Non-Commutative Morphology Encoding
Exposure order irreversibly encodes structure. Endpoint equivalence is invalid.
Core Statement
In semicrystalline polyolefins, exposure order between mechanical strain and sub-melting thermal annealing produces irreducible differences in internal morphology.
These differences persist despite identical bulk endpoint measurements.
Regime Definition
- Post-yield deformation (≈5–15%)
- Sub-melting annealing (≈105–130 °C)
- Recrystallization-permitting cooling
Outside this regime, commutativity may hold.
Non-Commutative Mechanism
Strain → Anneal produces fragmentation followed by oriented recrystallization.
Anneal → Strain produces thickened lamellae followed by distinct deformation pathways.
These sequences cannot be mapped onto one another without full melting.
Endpoint Equivalence Failure
Bulk observables (density, crystallinity, modulus) may converge.

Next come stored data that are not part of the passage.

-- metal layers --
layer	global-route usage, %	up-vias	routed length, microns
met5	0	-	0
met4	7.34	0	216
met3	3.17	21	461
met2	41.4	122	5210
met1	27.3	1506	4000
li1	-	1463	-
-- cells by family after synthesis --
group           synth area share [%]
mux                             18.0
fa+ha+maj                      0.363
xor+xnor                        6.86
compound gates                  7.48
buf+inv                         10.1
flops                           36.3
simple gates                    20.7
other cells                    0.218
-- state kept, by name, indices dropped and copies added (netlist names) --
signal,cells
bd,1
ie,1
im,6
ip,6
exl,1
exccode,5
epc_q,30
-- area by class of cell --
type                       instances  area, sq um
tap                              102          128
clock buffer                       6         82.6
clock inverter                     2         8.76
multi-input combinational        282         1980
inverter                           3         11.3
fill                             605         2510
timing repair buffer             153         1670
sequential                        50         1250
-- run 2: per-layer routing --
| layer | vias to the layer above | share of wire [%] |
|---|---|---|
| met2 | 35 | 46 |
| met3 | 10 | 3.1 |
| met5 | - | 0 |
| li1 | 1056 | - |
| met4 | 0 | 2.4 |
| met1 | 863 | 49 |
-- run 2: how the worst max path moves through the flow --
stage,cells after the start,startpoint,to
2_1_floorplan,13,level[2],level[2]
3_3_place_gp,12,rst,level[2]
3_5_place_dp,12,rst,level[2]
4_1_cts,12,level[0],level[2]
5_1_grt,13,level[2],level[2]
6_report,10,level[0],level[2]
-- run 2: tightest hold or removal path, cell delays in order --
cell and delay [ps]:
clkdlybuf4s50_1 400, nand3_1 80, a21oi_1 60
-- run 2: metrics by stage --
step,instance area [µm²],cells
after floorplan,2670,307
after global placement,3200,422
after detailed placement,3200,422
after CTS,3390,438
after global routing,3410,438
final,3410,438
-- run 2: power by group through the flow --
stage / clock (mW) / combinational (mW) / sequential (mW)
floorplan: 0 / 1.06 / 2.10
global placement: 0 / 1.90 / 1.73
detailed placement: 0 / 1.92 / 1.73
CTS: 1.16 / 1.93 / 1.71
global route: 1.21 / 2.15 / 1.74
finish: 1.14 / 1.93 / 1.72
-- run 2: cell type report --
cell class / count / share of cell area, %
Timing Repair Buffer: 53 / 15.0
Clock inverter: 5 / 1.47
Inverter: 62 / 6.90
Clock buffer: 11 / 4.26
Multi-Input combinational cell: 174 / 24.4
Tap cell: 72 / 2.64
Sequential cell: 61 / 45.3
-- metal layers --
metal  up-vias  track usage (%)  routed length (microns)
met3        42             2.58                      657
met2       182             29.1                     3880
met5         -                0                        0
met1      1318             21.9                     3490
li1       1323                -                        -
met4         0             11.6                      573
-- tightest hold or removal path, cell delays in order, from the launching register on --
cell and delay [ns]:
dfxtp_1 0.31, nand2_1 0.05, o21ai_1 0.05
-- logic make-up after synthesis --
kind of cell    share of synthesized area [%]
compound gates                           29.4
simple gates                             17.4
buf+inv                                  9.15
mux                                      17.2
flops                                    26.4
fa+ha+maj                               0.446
**src/rtl/uart_bridge_pkg.sv**
```systemverilog
// Shared opcodes, status codes and FSM state encoding for the UART register bridge.
package uart_bridge_pkg;

  localparam logic [7:0] CMD_WR  = 8'h01;
  localparam logic [7:0] CMD_RD  = 8'h02;
  localparam logic [7:0] CMD_BWR = 8'h03;
  localparam logic [7:0] CMD_BRD = 8'h04;

  localparam logic [7:0] ST_OK      = 8'hA5;
  localparam logic [7:0] ST_BADCMD  = 8'hE1;
  localparam logic [7:0] ST_TIMEOUT = 8'hE2;
  localparam logic [7:0] ST_BADLEN  = 8'hE3;

  typedef enum logic [3:0] {
    StIdle,
    StAddr,
    StLen,
    StData,
    StBusWr,
    StBusRd,
    StRdWait,
    StTxStat,
    StTxData
  } state_e;

  function automatic logic is_valid_cmd(input logic [7:0] cmd);
    return (cmd == CMD_WR) || (cmd == CMD_RD) || (cmd == CMD_BWR) || (cmd == CMD_BRD);
  endfunction

  function automatic logic is_read_cmd(input logic [7:0] cmd);
    return (cmd == CMD_RD) || (cmd == CMD_BRD);
  endfunction

endpackage

```
**src/rtl/uart_bridge_timer.sv**
```systemverilog
// Inter-byte timeout: reloads on clear or when disabled, counts down while enabled.
module uart_bridge_timer #(
  parameter int unsigned TIMEOUT_CYC = 100000
) (
  input  logic clk,
  input  logic rst,
  input  logic clr_i,
  input  logic en_i,
  output logic expire_o
);

  localparam int unsigned CW = $clog2(TIMEOUT_CYC + 1);

  logic [CW-1:0] cnt_q;

  always_ff @(posedge clk) begin
    if (rst || clr_i || !en_i) begin
      cnt_q <= CW'(TIMEOUT_CYC - 1);
    end else if (cnt_q != '0) begin
      cnt_q <= cnt_q - CW'(1);
    end
  end

  // A clear in the expiry cycle wins, so a late-but-just-in-time byte is kept.
  assign expire_o = en_i && !clr_i && (cnt_q == '0);

endmodule

```
**src/rtl/uart_reg_bridge.sv**
```systemverilog
// UART byte stream to register bus command bridge with bursts, status bytes and timeout.
module uart_reg_bridge
  import uart_bridge_pkg::*;
#(
  parameter int unsigned ADDR_BYTES  = 1,
  parameter int unsigned DATA_BYTES  = 4,
  parameter int unsigned MAX_BURST   = 16,
  parameter int unsigned READ_LAT    = 1,
  parameter int unsigned TIMEOUT_CYC = 100000
) (
  input  logic                    clk,
  input  logic                    rst,
  input  logic                    rx_valid,
  input  logic [7:0]              rx_data,
  output logic                    tx_valid,
  input  logic                    tx_ready,
  output logic [7:0]              tx_data,
  output logic                    bus_cs,
  output logic                    bus_we,
  output logic [8*ADDR_BYTES-1:0] bus_addr,
  output logic [8*DATA_BYTES-1:0] bus_wdata,
  input  logic [8*DATA_BYTES-1:0] bus_rdata,
  output logic                    busy,
  output logic [7:0]              err_cnt
);

  localparam int unsigned AW = 8 * ADDR_BYTES;
  localparam int unsigned DW = 8 * DATA_BYTES;

  state_e        state_q;
  logic [7:0]    cmd_q;
  logic [7:0]    words_q;
  logic [7:0]    tx_data_q;
  logic [7:0]    err_cnt_q;
  logic [AW-1:0] addr_q;
  logic [DW-1:0] wdata_q;
  logic [DW-1:0] rdata_q;
  logic [2:0]    byte_cnt_q;
  logic [1:0]    lat_cnt_q;
  logic          first_q;
  logic          tx_valid_q;
  logic          bus_cs_q;
  logic          bus_we_q;

  logic          tmr_en;
  logic          tmr_expire;
  logic          tx_acc;
  logic [AW-1:0] addr_shift;
  logic [DW-1:0] wdata_shift;

  assign tmr_en = (state_q == StAddr) || (state_q == StLen) || (state_q == StData);
  assign tx_acc = tx_valid_q && tx_ready;

  // Fields arrive LSB first: shift each new byte in from the top.
  assign addr_shift  = (addr_q >> 8) | (AW'(rx_data) << (AW - 8));
  assign wdata_shift = (wdata_q >> 8) | (DW'(rx_data) << (DW - 8));

  uart_bridge_timer #(
    .TIMEOUT_CYC(TIMEOUT_CYC)
  ) u_timer (
    .clk     (clk),
    .rst     (rst),
    .clr_i   (rx_valid),
    .en_i    (tmr_en),
    .expire_o(tmr_expire)
  );

  always_ff @(posedge clk) begin
    if (rst) begin
      state_q    <= StIdle;
      cmd_q      <= '0;
      words_q    <= '0;
      tx_data_q  <= '0;
      err_cnt_q  <= '0;
      addr_q     <= '0;
      wdata_q    <= '0;
      rdata_q    <= '0;
      byte_cnt_q <= '0;
      lat_cnt_q  <= '0;
      first_q    <= 1'b0;
      tx_valid_q <= 1'b0;
      bus_cs_q   <= 1'b0;
      bus_we_q   <= 1'b0;
    end else begin
      unique case (state_q)
        StIdle: begin
          if (rx_valid) begin
            cmd_q      <= rx_data;
            byte_cnt_q <= '0;
            if (is_valid_cmd(rx_data)) begin
              state_q <= StAddr;
            end else begin
              tx_data_q  <= ST_BADCMD;
              tx_valid_q <= 1'b1;
              state_q    <= StTxStat;
            end
          end
        end
        StAddr: begin
          if (rx_valid) begin
            addr_q <= addr_shift;
            if (byte_cnt_q == 3'(ADDR_BYTES - 1)) begin
              byte_cnt_q <= '0;
              words_q    <= 8'd1;
              first_q    <= 1'b1;
              case (cmd_q)
                CMD_WR: state_q <= StData;
                CMD_RD: begin
                  state_q  <= StBusRd;
                  bus_cs_q <= 1'b1;
                  bus_we_q <= 1'b0;
                end
                default: state_q <= StLen;
              endcase
            end else begin
              byte_cnt_q <= byte_cnt_q + 3'd1;
            end
          end
        end
        StLen: begin
          if (rx_valid) begin
            if (rx_data == 8'd0 || rx_data > 8'(MAX_BURST)) begin
              tx_data_q  <= ST_BADLEN;
              tx_valid_q <= 1'b1;
              state_q    <= StTxStat;
            end else begin
              words_q <= rx_data;
              if (cmd_q == CMD_BWR) begin
                state_q <= StData;
              end else begin
                state_q  <= StBusRd;
                bus_cs_q <= 1'b1;
                bus_we_q <= 1'b0;
              end
            end
          end
        end
        StData: begin
          if (rx_valid) begin
            wdata_q <= wdata_shift;
            if (byte_cnt_q == 3'(DATA_BYTES - 1)) begin
              byte_cnt_q <= '0;
              state_q    <= StBusWr;
              bus_cs_q   <= 1'b1;
              bus_we_q   <= 1'b1;
            end else begin
              byte_cnt_q <= byte_cnt_q + 3'd1;
            end
          end
        end
        StBusWr: begin
          bus_cs_q <= 1'b0;
          bus_we_q <= 1'b0;
          addr_q   <= addr_q + AW'(1);
          words_q  <= words_q - 8'd1;
          if (words_q != 8'd1) begin
            state_q <= StData;
          end else begin
            tx_data_q  <= ST_OK;
            tx_valid_q <= 1'b1;
            state_q    <= StTxStat;
          end
        end
        StBusRd: begin
          bus_cs_q  <= 1'b0;
          lat_cnt_q <= '0;
          state_q   <= StRdWait;
        end
        StRdWait: begin
          if (lat_cnt_q == 2'(READ_LAT - 1)) begin
            tx_valid_q <= 1'b1;
            byte_cnt_q <= '0;
            if (first_q) begin
              // Status goes out first; the captured word waits in rdata_q.
              first_q   <= 1'b0;
              rdata_q   <= bus_rdata;
              tx_data_q <= ST_OK;
              state_q   <= StTxStat;
            end else begin
              rdata_q   <= bus_rdata >> 8;
              tx_data_q <= bus_rdata[7:0];
              state_q   <= StTxData;
            end
          end else begin
            lat_cnt_q <= lat_cnt_q + 2'd1;
          end
        end
        StTxStat: begin
          if (tx_acc) begin
            if (tx_data_q == ST_OK && is_read_cmd(cmd_q)) begin
              tx_data_q  <= rdata_q[7:0];
              rdata_q    <= rdata_q >> 8;
              byte_cnt_q <= '0;
              state_q    <= StTxData;
            end else begin
              tx_valid_q <= 1'b0;
              state_q    <= StIdle;
              if (tx_data_q[7:4] == 4'hE && err_cnt_q != 8'hFF) begin
                err_cnt_q <= err_cnt_q + 8'd1;
              end
            end
          end
        end
        StTxData: begin
          if (tx_acc) begin
            if (byte_cnt_q == 3'(DATA_BYTES - 1)) begin
              tx_valid_q <= 1'b0;
              byte_cnt_q <= '0;
              addr_q     <= addr_q + AW'(1);
              words_q    <= words_q - 8'd1;
              if (words_q != 8'd1) begin
                state_q  <= StBusRd;
                bus_cs_q <= 1'b1;
                bus_we_q <= 1'b0;
              end else begin
                state_q <= StIdle;
              end
            end else begin
              tx_data_q  <= rdata_q[7:0];
              rdata_q    <= rdata_q >> 8;
              byte_cnt_q <= byte_cnt_q + 3'd1;
            end
          end
        end
        default: state_q <= StIdle;
      endcase

      // Only fires in ADDR/LEN/DATA with no byte this cycle; unfinished word is dropped.
      if (tmr_expire) begin
        tx_data_q  <= ST_TIMEOUT;
        tx_valid_q <= 1'b1;
        state_q    <= StTxStat;
      end
    end
  end

  assign tx_valid  = tx_valid_q;
  assign tx_data   = tx_data_q;
  assign bus_cs    = bus_cs_q;
  assign bus_we    = bus_we_q;
  assign bus_addr  = addr_q;
  assign bus_wdata = wdata_q;
  assign busy      = (state_q != StIdle);
  assign err_cnt   = err_cnt_q;

endmodule

```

This convergence does not imply structural equivalence.
Load-bearing features—orientation fields, tie-molecule topology, and domain boundaries—remain distinct and govern failure behavior.
Irreversible State Memory
- Birefringence patterns
- Anisotropic scattering signatures
Present-state morphology encodes exposure history without external records.
Decisive Test
Compare:
- E→M (Anneal then strain)
- M→E (Strain then anneal)
Requirement: persistent, irreducible morphology divergence.
Failure to observe divergence falsifies the regime.
Invariant Framework
G: Permutations preserving endpoints
Q: Bulk thermodynamic state
S: Morphology spectrum encoding history
Failure: S contains multiple non-isomorphic states under identical Q
Claim Eligibility Boundary
Any claim assuming order-invariant durability or dimensional stability is invalid in this regime.
Endpoint-only validation does not span the governing state space.
Only full melting resets eligibility.
Boundary Judgment
Durability is not a property. It is a trajectory. Where morphology is non-commutative, any endpoint-only claim exceeds its epistemic authority.